:: Work instructions ::
After locating the line that contains "power by group" in the data below, set down exactly that line and each one after it through the line that contains "No activity file", and nothing more.

(Saved data entries)
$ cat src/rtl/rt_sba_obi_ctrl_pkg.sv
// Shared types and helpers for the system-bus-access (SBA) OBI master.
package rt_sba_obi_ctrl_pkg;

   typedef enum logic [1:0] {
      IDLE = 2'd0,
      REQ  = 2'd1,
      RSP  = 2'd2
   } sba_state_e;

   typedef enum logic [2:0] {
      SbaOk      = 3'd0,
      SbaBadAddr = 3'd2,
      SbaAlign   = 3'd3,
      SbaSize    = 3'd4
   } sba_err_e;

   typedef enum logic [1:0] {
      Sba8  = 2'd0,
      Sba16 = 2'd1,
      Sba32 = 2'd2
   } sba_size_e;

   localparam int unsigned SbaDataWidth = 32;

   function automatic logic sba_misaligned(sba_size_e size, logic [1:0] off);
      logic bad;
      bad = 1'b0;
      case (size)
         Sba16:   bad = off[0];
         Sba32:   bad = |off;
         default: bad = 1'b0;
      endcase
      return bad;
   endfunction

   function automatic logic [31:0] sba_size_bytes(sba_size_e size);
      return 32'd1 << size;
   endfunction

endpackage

--

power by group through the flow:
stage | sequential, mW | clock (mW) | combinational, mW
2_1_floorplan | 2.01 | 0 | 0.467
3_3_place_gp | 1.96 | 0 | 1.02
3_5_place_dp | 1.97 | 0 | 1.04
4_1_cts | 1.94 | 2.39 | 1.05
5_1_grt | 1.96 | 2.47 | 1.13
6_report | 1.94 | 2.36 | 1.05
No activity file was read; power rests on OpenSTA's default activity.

==

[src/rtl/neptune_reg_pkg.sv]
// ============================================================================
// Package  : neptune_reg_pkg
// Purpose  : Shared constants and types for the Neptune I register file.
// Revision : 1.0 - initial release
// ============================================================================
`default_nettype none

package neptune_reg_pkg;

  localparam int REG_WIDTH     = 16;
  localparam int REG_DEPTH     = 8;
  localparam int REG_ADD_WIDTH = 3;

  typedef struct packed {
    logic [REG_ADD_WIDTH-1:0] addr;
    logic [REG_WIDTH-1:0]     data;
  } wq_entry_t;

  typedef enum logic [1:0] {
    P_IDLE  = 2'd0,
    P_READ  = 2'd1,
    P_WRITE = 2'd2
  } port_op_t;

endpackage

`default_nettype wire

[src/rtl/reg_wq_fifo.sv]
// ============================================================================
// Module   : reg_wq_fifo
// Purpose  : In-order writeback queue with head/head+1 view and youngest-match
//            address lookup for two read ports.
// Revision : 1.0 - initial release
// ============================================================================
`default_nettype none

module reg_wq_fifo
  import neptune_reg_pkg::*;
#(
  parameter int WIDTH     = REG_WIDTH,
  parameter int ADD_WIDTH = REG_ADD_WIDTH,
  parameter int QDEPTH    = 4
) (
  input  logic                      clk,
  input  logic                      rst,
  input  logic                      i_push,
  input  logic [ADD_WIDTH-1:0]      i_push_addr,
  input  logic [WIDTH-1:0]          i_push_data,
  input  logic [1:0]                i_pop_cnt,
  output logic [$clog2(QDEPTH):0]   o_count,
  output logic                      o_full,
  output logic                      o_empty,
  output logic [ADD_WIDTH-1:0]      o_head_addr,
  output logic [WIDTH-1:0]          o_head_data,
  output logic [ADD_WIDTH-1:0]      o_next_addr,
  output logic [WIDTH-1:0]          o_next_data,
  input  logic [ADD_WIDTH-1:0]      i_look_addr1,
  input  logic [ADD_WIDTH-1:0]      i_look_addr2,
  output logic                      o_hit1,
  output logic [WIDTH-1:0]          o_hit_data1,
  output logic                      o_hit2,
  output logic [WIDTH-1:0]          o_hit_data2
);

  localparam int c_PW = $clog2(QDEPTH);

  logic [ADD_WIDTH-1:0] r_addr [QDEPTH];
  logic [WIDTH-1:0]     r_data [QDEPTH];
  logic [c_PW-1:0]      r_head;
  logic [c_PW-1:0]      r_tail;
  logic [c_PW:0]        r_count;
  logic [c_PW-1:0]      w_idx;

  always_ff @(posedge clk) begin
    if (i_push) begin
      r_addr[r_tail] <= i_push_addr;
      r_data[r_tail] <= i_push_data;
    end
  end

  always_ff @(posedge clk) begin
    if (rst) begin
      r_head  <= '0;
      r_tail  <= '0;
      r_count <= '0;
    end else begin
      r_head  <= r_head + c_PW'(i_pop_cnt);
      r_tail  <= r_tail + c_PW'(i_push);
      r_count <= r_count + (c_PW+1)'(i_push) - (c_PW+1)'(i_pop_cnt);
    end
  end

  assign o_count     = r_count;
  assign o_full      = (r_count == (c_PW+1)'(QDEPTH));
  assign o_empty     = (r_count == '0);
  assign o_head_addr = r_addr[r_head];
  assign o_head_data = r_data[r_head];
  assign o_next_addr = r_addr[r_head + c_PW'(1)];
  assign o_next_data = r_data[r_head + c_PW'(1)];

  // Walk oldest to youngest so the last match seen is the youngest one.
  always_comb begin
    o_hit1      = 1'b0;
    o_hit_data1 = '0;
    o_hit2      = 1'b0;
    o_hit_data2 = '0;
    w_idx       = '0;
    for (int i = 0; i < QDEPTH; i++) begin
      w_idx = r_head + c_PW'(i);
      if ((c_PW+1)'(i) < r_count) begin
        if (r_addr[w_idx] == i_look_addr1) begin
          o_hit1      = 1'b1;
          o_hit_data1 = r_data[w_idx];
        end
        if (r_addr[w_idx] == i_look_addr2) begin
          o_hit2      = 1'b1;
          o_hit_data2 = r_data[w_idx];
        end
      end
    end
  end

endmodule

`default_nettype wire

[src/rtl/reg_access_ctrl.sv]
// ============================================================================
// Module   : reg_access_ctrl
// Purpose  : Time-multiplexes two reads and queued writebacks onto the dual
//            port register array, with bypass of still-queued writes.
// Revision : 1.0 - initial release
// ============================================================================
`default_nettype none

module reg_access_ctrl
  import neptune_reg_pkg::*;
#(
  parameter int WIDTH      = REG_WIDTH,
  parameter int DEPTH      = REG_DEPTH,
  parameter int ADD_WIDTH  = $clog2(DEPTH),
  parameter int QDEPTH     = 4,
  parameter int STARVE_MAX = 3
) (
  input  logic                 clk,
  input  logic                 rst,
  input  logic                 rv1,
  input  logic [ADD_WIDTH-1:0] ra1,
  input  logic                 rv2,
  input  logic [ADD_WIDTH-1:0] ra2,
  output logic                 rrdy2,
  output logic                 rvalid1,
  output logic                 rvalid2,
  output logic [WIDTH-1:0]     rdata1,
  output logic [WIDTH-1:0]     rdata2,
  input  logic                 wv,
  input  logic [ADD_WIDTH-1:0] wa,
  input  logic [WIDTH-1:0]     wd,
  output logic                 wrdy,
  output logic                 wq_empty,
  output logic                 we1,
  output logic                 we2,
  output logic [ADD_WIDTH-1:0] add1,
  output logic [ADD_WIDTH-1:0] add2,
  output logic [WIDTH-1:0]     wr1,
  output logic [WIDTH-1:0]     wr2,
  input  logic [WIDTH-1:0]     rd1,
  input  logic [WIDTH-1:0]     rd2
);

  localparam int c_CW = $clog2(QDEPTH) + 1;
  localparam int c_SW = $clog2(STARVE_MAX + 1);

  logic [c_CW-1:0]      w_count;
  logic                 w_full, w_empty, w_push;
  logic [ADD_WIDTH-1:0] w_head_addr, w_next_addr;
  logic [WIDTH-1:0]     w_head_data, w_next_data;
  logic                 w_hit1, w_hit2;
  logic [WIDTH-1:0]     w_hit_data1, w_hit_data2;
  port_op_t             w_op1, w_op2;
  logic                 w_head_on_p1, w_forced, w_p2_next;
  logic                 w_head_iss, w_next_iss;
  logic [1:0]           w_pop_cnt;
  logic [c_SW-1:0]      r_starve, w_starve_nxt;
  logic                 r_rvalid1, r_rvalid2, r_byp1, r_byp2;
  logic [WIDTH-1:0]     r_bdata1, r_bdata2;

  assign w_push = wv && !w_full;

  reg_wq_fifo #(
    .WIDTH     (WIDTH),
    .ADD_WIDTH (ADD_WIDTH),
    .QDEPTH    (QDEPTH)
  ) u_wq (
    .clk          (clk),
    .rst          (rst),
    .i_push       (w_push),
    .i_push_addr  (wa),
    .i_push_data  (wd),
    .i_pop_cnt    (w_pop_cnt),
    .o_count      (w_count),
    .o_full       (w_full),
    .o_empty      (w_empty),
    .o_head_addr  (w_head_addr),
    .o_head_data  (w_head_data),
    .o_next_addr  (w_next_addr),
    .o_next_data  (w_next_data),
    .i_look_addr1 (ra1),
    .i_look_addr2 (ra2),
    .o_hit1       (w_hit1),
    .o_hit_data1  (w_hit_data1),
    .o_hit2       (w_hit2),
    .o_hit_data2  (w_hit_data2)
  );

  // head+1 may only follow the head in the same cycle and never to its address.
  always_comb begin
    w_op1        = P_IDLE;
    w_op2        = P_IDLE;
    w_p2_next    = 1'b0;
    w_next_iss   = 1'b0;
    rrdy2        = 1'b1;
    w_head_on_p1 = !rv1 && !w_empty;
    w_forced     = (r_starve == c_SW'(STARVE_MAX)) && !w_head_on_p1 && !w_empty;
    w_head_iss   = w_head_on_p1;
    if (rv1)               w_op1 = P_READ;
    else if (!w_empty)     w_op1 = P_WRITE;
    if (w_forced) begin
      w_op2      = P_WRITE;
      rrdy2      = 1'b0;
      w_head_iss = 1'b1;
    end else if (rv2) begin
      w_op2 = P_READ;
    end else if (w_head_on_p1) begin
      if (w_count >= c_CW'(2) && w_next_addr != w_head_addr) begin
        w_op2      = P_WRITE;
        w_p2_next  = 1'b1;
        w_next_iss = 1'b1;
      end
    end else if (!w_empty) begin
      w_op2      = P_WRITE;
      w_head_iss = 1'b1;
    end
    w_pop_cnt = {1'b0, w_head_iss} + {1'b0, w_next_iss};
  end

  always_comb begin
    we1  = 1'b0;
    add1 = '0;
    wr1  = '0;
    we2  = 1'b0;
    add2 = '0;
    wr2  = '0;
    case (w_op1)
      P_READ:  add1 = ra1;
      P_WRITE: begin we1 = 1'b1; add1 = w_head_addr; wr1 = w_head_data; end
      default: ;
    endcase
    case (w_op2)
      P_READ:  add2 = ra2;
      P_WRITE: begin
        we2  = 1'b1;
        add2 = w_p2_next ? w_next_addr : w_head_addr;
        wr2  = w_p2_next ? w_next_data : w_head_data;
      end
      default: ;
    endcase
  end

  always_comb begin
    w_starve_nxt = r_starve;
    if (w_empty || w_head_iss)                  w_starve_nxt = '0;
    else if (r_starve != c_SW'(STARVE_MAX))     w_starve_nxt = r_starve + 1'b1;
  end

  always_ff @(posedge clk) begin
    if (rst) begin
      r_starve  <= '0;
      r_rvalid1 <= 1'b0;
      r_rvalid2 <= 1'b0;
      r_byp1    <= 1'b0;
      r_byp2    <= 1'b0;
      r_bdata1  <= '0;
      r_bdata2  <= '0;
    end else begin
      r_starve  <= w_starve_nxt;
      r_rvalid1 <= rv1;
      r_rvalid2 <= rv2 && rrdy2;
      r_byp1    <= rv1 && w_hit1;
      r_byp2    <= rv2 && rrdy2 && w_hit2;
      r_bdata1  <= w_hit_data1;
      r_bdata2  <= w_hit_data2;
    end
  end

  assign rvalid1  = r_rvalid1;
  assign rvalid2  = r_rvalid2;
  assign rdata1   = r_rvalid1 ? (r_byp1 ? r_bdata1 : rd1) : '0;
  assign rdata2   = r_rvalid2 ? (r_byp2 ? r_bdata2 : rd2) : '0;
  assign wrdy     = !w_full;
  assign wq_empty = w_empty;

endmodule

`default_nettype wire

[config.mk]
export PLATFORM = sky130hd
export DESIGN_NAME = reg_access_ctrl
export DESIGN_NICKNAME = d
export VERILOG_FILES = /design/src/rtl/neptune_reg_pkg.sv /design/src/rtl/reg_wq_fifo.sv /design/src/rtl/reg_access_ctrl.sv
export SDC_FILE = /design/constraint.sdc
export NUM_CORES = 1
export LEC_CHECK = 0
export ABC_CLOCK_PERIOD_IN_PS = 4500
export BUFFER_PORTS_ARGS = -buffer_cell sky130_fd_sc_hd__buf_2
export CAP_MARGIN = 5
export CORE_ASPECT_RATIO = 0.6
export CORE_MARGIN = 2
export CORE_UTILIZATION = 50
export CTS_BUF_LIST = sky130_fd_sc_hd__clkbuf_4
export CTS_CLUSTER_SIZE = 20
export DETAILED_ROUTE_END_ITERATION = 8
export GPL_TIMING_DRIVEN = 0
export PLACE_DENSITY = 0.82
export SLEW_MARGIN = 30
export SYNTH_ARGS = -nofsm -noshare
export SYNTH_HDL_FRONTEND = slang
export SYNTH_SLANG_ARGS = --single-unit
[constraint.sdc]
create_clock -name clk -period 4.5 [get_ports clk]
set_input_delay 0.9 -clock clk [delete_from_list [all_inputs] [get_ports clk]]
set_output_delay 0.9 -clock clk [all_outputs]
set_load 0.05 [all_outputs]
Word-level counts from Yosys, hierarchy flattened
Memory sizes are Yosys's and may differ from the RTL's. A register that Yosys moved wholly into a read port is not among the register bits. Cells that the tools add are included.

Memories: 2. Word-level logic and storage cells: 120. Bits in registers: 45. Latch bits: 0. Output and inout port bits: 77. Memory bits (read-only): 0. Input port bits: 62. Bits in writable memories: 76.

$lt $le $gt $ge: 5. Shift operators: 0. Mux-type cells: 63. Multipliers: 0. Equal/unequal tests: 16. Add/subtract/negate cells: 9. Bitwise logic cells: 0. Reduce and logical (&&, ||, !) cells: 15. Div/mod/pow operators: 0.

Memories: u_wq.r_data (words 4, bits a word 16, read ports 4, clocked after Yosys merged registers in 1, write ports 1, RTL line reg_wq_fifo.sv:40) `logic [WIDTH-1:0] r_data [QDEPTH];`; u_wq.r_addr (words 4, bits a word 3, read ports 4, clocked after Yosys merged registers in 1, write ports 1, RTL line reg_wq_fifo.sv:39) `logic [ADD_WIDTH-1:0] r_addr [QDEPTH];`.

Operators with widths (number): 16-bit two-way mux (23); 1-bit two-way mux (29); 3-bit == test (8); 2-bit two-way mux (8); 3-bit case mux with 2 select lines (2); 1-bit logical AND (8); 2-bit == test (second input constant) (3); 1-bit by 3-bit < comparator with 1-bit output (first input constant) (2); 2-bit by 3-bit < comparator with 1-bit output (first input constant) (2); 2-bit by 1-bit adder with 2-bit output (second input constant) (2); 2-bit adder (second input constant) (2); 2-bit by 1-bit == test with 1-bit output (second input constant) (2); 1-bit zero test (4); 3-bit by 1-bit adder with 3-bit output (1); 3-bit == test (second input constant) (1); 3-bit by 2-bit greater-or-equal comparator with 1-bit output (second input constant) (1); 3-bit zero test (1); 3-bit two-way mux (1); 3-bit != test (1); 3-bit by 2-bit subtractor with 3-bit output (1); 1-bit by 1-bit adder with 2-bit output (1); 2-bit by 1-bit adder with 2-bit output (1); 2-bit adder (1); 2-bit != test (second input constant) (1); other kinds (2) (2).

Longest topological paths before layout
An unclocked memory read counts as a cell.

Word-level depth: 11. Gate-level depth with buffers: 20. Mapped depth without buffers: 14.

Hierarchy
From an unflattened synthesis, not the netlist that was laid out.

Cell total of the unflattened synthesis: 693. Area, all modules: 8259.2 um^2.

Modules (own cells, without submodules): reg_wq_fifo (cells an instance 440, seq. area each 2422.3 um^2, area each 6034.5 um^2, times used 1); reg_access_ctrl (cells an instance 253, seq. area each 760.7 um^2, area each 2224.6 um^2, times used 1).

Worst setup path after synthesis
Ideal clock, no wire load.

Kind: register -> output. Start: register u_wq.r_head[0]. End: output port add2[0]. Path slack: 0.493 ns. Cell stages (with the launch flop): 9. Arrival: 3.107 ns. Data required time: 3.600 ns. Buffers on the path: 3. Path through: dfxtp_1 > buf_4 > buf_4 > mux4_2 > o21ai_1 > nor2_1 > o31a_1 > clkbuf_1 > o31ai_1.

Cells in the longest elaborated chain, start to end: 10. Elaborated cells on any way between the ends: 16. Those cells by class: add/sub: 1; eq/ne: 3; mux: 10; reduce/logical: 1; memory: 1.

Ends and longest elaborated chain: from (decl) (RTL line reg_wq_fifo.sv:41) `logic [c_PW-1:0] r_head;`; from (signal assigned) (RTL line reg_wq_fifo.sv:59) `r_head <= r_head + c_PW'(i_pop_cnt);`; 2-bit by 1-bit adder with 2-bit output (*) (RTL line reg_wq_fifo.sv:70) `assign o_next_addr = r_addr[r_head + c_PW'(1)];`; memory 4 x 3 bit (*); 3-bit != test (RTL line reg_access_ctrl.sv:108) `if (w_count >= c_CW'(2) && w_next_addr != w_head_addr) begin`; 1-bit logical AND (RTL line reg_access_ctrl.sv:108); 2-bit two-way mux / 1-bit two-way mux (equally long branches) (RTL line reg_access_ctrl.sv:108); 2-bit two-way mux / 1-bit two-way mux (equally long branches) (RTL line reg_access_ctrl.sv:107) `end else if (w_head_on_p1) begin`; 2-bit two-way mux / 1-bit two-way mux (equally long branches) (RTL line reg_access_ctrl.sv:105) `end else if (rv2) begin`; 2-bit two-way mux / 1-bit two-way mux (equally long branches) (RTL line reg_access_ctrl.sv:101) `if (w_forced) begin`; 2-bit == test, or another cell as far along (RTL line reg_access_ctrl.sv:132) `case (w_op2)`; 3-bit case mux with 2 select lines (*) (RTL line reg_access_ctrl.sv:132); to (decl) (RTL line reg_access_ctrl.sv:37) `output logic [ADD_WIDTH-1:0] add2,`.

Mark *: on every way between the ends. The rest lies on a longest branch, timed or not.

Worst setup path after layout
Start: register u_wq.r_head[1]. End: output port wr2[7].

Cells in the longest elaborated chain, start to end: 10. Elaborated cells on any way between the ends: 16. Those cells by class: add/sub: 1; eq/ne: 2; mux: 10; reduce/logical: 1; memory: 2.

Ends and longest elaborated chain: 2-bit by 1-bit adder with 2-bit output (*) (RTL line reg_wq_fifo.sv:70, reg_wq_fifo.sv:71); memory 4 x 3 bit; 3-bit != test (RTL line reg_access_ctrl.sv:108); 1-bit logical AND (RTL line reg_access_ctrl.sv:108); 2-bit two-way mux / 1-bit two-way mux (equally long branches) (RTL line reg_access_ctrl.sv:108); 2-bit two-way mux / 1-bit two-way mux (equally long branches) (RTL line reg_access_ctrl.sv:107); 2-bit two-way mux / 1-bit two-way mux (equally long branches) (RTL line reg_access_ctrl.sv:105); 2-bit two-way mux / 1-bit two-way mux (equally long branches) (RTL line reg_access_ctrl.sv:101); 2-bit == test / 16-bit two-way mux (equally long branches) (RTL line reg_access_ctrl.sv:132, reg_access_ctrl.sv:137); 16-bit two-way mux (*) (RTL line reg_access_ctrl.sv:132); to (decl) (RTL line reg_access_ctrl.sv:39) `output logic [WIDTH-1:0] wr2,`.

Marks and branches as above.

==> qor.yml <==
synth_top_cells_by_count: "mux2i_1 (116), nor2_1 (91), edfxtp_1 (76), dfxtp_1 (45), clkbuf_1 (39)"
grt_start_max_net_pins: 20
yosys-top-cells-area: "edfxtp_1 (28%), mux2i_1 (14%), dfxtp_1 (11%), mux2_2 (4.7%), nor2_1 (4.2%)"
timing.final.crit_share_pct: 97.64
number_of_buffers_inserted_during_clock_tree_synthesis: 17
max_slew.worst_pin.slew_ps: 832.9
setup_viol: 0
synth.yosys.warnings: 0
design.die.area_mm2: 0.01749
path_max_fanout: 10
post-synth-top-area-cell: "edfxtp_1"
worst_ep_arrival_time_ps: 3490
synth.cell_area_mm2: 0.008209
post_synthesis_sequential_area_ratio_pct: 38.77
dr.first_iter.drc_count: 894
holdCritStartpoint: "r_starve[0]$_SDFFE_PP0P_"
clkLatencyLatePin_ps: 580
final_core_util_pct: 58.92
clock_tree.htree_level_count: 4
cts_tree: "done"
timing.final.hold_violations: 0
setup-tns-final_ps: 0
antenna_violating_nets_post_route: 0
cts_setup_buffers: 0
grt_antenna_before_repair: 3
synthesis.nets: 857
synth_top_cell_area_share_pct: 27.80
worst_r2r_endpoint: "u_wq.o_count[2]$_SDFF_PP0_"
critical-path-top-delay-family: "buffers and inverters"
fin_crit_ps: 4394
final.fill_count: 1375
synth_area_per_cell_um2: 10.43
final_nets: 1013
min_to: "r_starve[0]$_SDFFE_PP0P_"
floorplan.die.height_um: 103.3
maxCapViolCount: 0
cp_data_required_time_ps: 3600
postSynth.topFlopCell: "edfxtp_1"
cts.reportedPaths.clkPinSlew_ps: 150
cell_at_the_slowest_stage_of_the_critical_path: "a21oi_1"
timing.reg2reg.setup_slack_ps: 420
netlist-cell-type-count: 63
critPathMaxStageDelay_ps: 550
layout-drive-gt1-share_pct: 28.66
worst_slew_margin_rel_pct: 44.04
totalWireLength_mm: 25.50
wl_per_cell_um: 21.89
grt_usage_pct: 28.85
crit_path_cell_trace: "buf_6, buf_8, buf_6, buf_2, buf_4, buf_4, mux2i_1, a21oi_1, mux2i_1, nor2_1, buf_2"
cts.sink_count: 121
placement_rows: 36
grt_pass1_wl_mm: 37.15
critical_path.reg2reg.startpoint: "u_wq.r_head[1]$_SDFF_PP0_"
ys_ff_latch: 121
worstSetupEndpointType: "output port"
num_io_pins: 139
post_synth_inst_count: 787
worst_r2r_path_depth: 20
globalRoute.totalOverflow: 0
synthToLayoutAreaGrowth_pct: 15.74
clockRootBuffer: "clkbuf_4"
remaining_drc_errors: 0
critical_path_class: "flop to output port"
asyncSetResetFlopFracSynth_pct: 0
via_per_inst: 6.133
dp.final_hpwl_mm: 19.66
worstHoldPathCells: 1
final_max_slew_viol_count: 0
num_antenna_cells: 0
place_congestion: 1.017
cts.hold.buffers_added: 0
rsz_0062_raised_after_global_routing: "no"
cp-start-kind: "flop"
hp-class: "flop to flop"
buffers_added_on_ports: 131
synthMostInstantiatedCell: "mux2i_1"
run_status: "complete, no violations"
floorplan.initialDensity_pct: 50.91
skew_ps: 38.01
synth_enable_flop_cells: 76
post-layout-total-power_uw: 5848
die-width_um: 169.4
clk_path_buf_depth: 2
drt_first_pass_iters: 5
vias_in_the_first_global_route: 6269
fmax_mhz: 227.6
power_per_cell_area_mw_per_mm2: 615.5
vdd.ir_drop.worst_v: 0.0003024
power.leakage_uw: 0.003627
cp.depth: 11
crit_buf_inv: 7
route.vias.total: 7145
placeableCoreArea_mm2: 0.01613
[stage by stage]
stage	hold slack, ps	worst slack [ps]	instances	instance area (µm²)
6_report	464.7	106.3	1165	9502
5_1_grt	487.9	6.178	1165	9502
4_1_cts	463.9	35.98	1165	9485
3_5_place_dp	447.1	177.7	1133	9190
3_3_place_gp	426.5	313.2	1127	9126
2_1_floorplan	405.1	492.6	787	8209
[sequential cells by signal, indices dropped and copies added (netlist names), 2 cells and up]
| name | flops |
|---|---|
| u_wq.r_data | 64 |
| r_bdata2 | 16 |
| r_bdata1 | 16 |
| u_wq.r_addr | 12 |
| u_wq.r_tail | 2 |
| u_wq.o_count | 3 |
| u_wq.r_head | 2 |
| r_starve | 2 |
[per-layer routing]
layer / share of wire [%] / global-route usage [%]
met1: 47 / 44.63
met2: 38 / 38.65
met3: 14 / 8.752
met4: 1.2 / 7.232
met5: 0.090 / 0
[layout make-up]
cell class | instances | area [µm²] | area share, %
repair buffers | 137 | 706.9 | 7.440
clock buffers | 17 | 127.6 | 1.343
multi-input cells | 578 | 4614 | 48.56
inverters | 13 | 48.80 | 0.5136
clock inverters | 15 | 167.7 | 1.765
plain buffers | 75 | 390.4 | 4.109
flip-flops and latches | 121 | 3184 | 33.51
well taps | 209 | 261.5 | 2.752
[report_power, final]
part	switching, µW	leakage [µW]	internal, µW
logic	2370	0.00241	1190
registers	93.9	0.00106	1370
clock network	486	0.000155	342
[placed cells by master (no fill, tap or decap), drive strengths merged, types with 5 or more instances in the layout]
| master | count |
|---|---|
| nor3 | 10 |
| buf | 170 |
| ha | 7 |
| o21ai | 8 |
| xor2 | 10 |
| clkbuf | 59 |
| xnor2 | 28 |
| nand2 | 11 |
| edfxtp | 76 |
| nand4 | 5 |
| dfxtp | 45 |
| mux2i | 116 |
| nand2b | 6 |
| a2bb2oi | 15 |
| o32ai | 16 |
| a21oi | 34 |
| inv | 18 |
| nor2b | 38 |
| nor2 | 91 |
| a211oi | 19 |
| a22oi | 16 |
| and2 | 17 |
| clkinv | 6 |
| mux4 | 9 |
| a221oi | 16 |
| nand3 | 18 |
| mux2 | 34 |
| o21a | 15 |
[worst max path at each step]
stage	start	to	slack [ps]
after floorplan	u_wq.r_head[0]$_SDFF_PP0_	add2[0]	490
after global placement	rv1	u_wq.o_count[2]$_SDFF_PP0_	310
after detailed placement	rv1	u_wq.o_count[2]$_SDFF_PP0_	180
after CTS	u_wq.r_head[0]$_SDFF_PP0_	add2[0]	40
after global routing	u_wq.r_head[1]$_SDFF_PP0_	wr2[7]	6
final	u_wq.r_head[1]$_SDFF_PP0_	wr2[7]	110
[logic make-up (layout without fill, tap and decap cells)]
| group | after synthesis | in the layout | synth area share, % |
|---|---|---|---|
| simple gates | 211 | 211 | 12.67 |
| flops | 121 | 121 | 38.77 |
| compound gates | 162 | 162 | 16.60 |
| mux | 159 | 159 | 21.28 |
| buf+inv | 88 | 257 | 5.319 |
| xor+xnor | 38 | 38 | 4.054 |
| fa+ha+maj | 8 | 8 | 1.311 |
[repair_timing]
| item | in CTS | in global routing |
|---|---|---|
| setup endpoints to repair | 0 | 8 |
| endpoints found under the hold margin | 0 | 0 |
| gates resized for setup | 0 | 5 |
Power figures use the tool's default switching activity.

:: Result ::
power by group through the flow:
stage | sequential, mW | clock (mW) | combinational, mW
2_1_floorplan | 2.01 | 0 | 0.467
3_3_place_gp | 1.96 | 0 | 1.02
3_5_place_dp | 1.97 | 0 | 1.04
4_1_cts | 1.94 | 2.39 | 1.05
5_1_grt | 1.96 | 2.47 | 1.13
6_report | 1.94 | 2.36 | 1.05
No activity file was read; power rests on OpenSTA's default activity.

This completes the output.